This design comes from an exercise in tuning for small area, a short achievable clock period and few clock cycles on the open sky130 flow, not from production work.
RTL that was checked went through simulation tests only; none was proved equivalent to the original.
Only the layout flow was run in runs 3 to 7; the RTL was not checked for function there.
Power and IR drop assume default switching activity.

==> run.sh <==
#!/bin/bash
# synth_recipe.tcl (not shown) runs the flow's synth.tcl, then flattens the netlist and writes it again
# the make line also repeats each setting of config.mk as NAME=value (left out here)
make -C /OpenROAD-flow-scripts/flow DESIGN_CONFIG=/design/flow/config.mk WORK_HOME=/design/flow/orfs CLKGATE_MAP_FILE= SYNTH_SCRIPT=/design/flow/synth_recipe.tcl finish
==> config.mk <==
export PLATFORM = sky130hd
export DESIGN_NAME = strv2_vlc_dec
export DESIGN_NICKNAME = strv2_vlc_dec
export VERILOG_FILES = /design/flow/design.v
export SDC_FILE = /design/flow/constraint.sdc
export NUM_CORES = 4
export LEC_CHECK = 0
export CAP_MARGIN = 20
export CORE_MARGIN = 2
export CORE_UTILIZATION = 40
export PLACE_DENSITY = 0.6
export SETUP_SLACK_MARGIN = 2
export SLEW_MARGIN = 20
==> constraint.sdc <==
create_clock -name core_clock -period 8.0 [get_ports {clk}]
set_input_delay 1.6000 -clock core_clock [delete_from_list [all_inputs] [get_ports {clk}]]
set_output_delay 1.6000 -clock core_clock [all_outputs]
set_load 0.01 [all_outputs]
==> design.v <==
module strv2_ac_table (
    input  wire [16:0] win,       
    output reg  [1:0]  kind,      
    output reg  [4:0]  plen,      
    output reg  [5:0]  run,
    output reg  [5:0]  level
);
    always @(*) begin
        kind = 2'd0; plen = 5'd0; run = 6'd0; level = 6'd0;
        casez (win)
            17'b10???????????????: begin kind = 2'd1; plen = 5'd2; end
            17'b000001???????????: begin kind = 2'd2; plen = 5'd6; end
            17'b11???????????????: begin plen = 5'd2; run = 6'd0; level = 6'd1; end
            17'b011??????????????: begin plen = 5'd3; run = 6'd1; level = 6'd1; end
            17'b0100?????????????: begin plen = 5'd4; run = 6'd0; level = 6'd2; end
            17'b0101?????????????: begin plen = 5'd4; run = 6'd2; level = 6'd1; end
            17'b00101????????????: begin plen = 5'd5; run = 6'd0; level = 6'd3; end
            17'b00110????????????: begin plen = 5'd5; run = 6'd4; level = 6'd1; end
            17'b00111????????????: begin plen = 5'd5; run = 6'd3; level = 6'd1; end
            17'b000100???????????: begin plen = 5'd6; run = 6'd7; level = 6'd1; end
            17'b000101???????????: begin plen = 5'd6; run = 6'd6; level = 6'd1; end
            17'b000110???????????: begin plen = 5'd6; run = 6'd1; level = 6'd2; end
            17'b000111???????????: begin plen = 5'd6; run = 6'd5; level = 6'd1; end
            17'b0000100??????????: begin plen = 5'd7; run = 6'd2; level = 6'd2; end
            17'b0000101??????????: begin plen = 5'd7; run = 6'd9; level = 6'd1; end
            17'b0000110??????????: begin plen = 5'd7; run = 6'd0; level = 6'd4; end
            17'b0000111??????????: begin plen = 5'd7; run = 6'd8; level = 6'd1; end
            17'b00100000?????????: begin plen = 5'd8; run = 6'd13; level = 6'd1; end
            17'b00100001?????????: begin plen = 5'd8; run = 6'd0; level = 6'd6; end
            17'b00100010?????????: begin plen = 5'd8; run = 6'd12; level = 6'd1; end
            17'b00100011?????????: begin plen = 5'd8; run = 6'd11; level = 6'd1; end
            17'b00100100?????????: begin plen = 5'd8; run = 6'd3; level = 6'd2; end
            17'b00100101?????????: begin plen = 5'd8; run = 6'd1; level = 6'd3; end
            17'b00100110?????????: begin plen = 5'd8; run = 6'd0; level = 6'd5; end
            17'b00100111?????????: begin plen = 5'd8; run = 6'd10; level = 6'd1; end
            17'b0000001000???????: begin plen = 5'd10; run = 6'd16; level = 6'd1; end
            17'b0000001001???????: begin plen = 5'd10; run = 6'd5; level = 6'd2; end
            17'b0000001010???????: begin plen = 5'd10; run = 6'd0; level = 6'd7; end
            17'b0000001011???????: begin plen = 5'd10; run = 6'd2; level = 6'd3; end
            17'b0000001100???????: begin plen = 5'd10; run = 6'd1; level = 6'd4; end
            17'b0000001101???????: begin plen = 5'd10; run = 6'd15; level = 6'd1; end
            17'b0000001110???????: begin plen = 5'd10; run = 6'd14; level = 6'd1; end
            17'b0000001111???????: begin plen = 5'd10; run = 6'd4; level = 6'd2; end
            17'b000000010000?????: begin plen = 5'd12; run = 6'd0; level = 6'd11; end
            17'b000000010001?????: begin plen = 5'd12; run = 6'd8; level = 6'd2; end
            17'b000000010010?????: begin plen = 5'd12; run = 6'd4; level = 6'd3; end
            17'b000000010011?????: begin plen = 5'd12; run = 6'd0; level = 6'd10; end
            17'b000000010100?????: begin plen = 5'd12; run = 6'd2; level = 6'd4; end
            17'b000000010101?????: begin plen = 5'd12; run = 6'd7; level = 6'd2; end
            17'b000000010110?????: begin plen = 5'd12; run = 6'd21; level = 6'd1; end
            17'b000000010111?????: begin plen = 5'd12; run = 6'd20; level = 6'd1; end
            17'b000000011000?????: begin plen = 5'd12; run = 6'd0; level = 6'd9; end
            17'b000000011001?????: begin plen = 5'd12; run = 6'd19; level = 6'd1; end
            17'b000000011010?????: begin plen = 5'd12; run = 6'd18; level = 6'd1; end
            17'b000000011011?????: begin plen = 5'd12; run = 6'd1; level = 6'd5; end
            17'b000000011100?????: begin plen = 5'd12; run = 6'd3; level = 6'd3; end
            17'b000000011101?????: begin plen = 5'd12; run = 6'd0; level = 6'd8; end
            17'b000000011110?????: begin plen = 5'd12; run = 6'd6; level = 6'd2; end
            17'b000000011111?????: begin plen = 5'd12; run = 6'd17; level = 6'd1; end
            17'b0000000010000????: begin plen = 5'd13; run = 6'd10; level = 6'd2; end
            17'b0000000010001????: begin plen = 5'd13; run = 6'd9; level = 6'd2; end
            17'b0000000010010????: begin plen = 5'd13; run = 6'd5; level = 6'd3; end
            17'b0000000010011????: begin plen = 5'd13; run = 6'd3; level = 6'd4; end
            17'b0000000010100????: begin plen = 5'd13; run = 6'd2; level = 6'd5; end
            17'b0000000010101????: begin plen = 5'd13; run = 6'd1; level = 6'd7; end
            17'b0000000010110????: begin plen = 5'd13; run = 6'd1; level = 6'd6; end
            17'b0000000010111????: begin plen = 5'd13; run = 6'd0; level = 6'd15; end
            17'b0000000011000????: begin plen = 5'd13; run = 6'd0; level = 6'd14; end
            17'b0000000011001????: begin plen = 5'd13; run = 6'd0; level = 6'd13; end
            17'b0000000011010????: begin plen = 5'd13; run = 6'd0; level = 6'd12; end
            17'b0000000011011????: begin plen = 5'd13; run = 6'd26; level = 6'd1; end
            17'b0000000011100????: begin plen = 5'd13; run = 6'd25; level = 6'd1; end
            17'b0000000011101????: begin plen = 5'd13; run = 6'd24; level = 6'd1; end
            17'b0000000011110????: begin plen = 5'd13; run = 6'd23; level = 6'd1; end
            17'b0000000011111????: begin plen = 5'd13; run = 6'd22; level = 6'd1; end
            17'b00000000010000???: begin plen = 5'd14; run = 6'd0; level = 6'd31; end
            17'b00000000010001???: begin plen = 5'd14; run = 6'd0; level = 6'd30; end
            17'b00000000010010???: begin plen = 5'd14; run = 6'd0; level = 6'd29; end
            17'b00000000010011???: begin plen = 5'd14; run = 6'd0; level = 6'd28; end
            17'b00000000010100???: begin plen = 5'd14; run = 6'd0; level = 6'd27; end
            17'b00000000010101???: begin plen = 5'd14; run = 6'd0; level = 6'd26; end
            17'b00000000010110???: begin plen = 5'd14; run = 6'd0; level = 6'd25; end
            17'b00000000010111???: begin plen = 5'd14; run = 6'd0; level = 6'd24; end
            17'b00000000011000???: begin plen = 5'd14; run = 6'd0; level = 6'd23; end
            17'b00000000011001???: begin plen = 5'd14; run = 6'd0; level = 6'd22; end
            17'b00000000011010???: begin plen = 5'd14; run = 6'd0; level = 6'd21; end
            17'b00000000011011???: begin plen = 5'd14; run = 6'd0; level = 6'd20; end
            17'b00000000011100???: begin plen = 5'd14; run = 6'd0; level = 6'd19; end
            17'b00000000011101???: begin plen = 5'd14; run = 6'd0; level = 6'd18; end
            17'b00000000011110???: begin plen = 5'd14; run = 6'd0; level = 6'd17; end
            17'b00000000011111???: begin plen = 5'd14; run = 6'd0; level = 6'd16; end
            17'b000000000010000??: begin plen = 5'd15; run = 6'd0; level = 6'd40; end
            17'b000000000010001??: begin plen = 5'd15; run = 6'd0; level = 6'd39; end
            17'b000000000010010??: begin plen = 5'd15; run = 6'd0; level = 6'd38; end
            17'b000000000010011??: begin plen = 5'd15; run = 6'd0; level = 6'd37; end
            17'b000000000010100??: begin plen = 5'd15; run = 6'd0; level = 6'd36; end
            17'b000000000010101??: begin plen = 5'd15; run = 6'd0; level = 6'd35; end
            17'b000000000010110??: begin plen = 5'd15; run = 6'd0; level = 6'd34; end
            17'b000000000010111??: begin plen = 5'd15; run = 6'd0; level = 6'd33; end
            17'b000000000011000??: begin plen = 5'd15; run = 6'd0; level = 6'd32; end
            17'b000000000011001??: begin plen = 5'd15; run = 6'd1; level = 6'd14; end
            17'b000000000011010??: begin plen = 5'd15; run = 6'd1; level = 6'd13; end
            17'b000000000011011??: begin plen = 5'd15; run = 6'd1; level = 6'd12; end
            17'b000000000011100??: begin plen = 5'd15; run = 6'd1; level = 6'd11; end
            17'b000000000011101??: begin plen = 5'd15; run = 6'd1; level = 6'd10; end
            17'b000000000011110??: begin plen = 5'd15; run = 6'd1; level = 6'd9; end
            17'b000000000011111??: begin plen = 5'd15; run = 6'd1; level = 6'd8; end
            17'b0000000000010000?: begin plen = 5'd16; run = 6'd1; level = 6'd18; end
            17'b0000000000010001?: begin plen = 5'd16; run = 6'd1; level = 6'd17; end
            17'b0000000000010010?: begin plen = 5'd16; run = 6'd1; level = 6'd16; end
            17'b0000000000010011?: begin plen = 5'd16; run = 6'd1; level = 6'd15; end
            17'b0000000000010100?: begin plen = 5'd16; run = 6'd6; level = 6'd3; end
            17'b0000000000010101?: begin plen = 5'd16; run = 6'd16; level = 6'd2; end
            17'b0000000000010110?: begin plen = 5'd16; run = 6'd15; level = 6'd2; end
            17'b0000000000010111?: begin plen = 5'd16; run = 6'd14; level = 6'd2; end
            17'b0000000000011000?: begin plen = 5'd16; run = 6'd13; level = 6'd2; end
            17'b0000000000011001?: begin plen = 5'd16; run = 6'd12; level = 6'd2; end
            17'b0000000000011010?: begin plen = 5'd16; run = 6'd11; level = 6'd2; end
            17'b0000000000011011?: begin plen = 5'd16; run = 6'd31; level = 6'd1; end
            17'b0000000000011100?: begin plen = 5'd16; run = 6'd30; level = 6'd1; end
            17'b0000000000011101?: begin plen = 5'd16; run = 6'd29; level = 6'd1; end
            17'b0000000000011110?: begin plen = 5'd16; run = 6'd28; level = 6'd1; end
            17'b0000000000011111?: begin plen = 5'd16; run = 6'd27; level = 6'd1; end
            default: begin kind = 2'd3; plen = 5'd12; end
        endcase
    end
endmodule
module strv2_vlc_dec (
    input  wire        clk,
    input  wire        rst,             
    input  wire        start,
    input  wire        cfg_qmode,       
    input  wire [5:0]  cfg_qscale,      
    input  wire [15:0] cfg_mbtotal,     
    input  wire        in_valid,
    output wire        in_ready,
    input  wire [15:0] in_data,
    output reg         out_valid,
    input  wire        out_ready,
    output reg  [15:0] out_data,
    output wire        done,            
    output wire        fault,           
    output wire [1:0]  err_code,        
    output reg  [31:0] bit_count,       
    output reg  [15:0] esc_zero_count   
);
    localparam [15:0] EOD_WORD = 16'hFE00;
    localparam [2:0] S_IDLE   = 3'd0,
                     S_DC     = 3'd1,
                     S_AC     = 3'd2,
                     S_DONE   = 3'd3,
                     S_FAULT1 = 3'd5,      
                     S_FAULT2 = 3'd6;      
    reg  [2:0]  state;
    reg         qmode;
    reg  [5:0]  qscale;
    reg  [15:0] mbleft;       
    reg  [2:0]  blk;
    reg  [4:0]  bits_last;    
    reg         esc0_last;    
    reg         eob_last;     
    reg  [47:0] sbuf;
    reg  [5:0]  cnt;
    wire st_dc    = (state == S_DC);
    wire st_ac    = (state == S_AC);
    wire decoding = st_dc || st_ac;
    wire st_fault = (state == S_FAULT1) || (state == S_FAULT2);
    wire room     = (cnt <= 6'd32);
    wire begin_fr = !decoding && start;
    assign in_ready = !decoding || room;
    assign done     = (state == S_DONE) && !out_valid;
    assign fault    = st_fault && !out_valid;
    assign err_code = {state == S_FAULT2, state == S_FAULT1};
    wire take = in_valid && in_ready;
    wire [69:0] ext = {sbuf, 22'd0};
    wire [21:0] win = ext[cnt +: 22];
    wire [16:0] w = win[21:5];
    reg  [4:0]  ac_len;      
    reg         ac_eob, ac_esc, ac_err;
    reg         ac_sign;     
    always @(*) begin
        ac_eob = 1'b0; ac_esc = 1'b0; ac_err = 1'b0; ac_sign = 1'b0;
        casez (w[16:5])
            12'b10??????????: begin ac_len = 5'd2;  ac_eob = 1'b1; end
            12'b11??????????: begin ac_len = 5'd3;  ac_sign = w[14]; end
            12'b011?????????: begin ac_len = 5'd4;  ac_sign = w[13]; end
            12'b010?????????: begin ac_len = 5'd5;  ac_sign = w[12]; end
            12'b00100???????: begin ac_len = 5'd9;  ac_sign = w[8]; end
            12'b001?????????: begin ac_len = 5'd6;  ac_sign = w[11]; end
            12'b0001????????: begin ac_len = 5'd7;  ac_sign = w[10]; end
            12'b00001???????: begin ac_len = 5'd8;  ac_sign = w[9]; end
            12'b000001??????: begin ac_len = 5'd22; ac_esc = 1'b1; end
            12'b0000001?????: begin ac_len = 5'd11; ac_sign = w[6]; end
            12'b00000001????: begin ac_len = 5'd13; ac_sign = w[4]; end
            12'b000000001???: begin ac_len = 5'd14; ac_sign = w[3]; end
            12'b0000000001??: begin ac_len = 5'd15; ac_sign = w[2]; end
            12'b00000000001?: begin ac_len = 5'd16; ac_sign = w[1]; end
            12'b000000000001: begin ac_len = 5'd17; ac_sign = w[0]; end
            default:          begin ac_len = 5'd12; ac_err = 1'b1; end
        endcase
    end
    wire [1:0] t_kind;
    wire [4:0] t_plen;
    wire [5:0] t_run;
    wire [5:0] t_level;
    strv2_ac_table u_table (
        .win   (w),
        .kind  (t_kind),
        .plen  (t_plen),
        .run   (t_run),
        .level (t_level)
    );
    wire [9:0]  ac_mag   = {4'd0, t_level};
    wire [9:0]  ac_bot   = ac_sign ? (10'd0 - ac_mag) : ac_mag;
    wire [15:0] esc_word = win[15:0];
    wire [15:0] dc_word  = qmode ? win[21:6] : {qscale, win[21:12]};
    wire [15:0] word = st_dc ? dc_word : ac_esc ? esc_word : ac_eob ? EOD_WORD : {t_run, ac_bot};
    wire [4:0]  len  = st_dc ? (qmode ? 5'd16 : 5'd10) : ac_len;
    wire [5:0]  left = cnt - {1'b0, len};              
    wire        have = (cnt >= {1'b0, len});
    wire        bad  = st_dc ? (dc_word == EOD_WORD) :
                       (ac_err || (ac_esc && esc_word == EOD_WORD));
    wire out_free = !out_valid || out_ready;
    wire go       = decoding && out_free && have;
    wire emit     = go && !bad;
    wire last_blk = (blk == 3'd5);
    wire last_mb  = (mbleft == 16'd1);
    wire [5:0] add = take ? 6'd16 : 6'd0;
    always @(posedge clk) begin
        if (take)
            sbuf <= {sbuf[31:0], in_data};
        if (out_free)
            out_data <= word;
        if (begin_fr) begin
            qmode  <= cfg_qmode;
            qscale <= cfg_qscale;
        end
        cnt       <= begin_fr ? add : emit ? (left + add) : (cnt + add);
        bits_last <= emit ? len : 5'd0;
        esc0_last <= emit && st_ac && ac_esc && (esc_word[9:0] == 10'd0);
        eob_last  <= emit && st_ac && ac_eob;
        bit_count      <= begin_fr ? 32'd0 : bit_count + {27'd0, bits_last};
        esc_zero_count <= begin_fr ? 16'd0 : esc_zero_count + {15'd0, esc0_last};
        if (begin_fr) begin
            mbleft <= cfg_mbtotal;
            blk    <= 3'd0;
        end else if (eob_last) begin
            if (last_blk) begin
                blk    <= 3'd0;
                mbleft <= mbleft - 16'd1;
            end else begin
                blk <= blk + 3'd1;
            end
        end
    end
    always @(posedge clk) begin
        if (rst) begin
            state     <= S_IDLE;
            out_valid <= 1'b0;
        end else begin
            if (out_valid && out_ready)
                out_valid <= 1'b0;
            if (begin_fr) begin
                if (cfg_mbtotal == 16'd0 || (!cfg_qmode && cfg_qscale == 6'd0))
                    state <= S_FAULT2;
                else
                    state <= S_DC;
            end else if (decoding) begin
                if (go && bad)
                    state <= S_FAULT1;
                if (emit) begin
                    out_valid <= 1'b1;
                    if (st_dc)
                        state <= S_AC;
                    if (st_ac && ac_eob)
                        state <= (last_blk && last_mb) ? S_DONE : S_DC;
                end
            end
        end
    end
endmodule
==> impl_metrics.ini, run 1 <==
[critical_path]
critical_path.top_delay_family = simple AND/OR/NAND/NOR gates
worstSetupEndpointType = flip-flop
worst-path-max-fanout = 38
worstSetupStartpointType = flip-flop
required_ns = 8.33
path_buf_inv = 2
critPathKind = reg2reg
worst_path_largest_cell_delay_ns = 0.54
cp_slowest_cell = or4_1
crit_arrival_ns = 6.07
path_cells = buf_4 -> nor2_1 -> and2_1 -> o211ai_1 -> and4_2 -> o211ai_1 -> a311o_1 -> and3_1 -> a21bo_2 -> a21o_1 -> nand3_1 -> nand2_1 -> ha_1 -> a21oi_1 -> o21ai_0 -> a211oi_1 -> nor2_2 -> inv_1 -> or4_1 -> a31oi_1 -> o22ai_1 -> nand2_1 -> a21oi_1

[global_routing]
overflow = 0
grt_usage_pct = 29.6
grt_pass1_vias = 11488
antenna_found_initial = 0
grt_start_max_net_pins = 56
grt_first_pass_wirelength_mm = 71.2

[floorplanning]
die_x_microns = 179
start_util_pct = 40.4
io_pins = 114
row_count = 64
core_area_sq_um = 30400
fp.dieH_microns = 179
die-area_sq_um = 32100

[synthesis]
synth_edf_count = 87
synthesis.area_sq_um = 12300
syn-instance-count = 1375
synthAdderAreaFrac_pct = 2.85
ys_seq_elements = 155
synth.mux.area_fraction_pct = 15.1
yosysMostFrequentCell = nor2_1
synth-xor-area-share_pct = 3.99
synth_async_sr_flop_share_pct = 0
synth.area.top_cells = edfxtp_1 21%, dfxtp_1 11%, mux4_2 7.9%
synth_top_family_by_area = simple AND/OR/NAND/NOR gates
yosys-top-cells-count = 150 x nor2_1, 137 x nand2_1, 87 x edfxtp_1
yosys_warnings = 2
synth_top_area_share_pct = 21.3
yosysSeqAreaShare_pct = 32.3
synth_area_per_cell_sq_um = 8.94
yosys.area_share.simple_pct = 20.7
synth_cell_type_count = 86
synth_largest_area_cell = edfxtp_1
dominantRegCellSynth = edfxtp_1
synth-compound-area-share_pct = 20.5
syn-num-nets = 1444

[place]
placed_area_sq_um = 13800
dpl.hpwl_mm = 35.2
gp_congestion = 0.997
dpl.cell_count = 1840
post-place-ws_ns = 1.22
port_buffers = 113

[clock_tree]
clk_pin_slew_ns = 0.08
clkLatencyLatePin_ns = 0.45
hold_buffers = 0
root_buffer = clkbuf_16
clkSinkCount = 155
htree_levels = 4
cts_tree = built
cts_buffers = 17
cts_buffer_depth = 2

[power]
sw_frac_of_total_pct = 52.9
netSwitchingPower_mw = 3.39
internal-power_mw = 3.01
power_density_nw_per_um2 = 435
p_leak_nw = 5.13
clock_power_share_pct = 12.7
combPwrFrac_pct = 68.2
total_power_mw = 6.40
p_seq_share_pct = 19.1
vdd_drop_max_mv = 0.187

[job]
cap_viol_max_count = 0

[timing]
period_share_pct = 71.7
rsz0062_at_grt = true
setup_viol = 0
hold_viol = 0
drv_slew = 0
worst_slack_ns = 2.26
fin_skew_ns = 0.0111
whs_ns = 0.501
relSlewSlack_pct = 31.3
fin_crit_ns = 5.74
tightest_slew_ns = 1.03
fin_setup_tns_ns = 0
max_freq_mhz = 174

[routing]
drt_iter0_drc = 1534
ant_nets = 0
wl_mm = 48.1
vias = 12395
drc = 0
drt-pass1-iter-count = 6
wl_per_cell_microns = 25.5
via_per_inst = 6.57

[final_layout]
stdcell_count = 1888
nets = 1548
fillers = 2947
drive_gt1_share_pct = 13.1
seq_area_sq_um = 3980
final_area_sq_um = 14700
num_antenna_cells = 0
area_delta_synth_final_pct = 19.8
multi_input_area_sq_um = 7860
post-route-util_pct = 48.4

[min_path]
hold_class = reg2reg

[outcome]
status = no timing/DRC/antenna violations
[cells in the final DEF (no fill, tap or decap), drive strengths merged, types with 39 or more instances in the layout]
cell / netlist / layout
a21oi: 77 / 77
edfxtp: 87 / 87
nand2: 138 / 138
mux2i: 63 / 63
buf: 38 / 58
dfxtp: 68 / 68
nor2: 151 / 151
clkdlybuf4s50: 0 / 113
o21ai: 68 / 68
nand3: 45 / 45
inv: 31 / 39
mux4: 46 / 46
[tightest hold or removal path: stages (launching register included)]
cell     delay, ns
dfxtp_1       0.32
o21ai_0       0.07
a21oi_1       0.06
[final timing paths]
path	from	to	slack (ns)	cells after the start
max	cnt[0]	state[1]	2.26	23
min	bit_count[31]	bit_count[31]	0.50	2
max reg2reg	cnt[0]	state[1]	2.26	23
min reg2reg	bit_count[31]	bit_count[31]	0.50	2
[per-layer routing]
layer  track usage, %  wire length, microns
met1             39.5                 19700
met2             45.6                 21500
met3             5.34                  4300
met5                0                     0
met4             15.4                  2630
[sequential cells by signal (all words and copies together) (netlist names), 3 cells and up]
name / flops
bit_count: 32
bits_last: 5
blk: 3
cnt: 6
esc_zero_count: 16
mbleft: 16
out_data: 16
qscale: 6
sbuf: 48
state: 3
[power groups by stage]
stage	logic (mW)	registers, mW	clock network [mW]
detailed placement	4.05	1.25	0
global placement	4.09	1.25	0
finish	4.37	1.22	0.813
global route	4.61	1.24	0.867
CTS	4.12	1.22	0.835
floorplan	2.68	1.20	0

## [Your goal]
The lines above starting at the one that contains "blk <= blk + 3'd1;" and ending at the one that contains "[critical_path]" must be transcribed exactly, and no other lines may appear.

## [Response area]
                blk <= blk + 3'd1;
            end
        end
    end
    always @(posedge clk) begin
        if (rst) begin
            state     <= S_IDLE;
            out_valid <= 1'b0;
        end else begin
            if (out_valid && out_ready)
                out_valid <= 1'b0;
            if (begin_fr) begin
                if (cfg_mbtotal == 16'd0 || (!cfg_qmode && cfg_qscale == 6'd0))
                    state <= S_FAULT2;
                else
                    state <= S_DC;
            end else if (decoding) begin
                if (go && bad)
                    state <= S_FAULT1;
                if (emit) begin
                    out_valid <= 1'b1;
                    if (st_dc)
                        state <= S_AC;
                    if (st_ac && ac_eob)
                        state <= (last_blk && last_mb) ? S_DONE : S_DC;
                end
            end
        end
    end
endmodule
==> impl_metrics.ini, run 1 <==
[critical_path]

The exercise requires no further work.